Provider setup
Connect your first device
This public guide walks through bringing one supported provider device online. You can read it without signing in, but the Provider console actions require an account session.
Prerequisites
Start on one of the supported end-to-end provider hosting environments:
- macOS on Apple Silicon, using the built-in Metal GPU path.
- Linux x86_64 with an NVIDIA GPU, a working NVIDIA driver where
nvidia-smisucceeds, and a working Vulkan loader plus NVIDIA Vulkan ICD.
Before installing, make sure the device has curl, tar, and either sha256sum or shasum. Linux hosts also need a working systemctl --user session for the managed daemon service.

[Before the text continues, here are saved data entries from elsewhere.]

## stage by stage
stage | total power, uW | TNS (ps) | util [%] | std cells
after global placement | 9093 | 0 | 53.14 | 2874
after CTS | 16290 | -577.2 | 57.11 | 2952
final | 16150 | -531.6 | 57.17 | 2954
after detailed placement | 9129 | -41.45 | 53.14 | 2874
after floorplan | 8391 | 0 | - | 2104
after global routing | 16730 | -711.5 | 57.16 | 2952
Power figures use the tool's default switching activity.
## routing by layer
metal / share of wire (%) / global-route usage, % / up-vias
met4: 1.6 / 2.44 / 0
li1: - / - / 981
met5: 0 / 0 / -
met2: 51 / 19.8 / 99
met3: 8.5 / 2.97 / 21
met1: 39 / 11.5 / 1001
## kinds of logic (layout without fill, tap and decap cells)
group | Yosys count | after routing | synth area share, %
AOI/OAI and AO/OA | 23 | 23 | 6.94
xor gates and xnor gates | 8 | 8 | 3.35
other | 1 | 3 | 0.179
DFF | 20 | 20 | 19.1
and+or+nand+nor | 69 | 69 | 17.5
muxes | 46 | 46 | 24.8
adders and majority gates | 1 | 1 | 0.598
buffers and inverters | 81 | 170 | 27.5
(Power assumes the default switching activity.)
[src/rtl/hex_pwm.sv]
// rtl/hex_pwm.sv - 16-slot PWM driven by an external hex counter, with buffered duty and sequence checking
module hex_pwm (
  input  logic       clk,
  input  logic       res,
  input  logic [3:0] cnt,
  input  logic [3:0] duty_in,
  input  logic       duty_valid,
  output logic       duty_ready,
  input  logic       en,
  input  logic       err_clr,
  output logic       pwm,
  output logic       period_end,
  output logic       seq_err,
  output logic [3:0] duty_cur
);

  typedef enum logic {
    EMPTY = 1'b0,
    FULL  = 1'b1
  } state_t;

  state_t     state;
  state_t     state_nxt;
  logic [3:0] cnt_d;
  logic [3:0] cnt_inc;
  logic [3:0] pend;
  logic [3:0] pend_nxt;
  logic [3:0] duty_nxt;
  logic       primed;
  logic       wrap;
  logic       seq_set;

  // A wrap is only trusted once cnt_d holds a real sample, and only for the 15 -> 0 step.
  assign wrap    = primed & (cnt_d == 4'hF) & (cnt == 4'h0);
  assign cnt_inc = cnt_d + 4'd1;
  assign seq_set = primed & (cnt != cnt_inc);

  // Duty buffer state register.
  always_ff @(posedge clk or posedge res) begin
    if (res) begin
      state <= EMPTY;
    end else begin
      state <= state_nxt;
    end
  end

  // Duty buffer next state: accept into pend when empty, promote pend to duty_cur on a wrap.
  always_comb begin
    state_nxt  = state;
    pend_nxt   = pend;
    duty_nxt   = duty_cur;
    duty_ready = 1'b0;
    case (state)
      EMPTY: begin
        duty_ready = 1'b1;
        if (duty_valid) begin
          pend_nxt  = duty_in;
          state_nxt = FULL;
        end
      end
      FULL: begin
        if (wrap) begin
          duty_nxt  = pend;
          state_nxt = EMPTY;
        end
      end
      default: begin
        state_nxt = EMPTY;
      end
    endcase
  end

  // Datapath registers; pwm compares against the duty that applies from this edge on,
  // so a new duty is visible starting with slot 0 of the new period.
  always_ff @(posedge clk or posedge res) begin
    if (res) begin
      cnt_d      <= 4'h0;
      primed     <= 1'b0;
      pend       <= 4'h0;
      duty_cur   <= 4'h0;
      pwm        <= 1'b0;
      period_end <= 1'b0;
      seq_err    <= 1'b0;
    end else begin
      cnt_d      <= cnt;
      primed     <= 1'b1;
      pend       <= pend_nxt;
      duty_cur   <= duty_nxt;
      pwm        <= en & (cnt < duty_nxt);
      period_end <= wrap;
      seq_err    <= seq_set | (seq_err & ~err_clr);
    end
  end

endmodule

Linux x86_64 CPU-only devices can run the installer, but they are not supported hosting environments for this guide. They cannot download, activate, or serve catalog models through the provider daemon. Windows, Intel Macs, Linux arm64, and Linux AMD/ROCm hosts are also unsupported for this walkthrough.
Install the CLI
Install the prebuilt Gigatoken CLI with the public installer:
curl -fsSL https://storage.googleapis.com/gigatoken-releases/install.sh | shThe installer downloads the release manifest, downloads the verified prebuilt binary for your platform, checks the file size and SHA-256, installs gigatoken under ${GIGATOKEN_HOME:-$HOME/.gigatoken}/bin, updates your shell PATH setup, and runs gigatoken setup to pin the local model runtime.
If gigatoken is not found by name after the installer finishes, open a new shell or source your shell profile before continuing.
Generate a provider key
Sign in to the Provider console and open the API keys page. Click Generate, then copy the full provider key immediately.
Gigatoken shows the plaintext provider key only once, at generation time. After you leave the page, the console keeps key metadata but does not show the secret again.
Authenticate the CLI
Start CLI authentication:
gigatoken auth loginPaste the provider key at the Gigatoken API key: prompt. A valid Gigatoken provider key starts with gt_.
Install the daemon
Install the provider daemon after setup and authentication complete:
gigatoken daemon installThis installs a managed per-user background service. The service starts immediately, restarts after unexpected exits, and runs without root.
Select and activate a model
Open Provider console Devices, then open the device that just connected. Choose a catalog model row and click Download. Wait for the model state to move from downloading to present.
When the model is present, click Set active. If the Confirm active model dialog appears, click Confirm. The successful ready-to-serve lifecycle is absent -> downloading -> present -> loading -> active.
Some eligible models can show a dedicated-fit advisory before Download, retry, or Set active proceeds. If the console warns that the GPU must be effectively dedicated and idle, continue only when that is true; otherwise pick a smaller eligible model.
Verify with Chat
Open Provider console Chat. Choose the ready device in the Device and model selector, type a short prompt, and click Send.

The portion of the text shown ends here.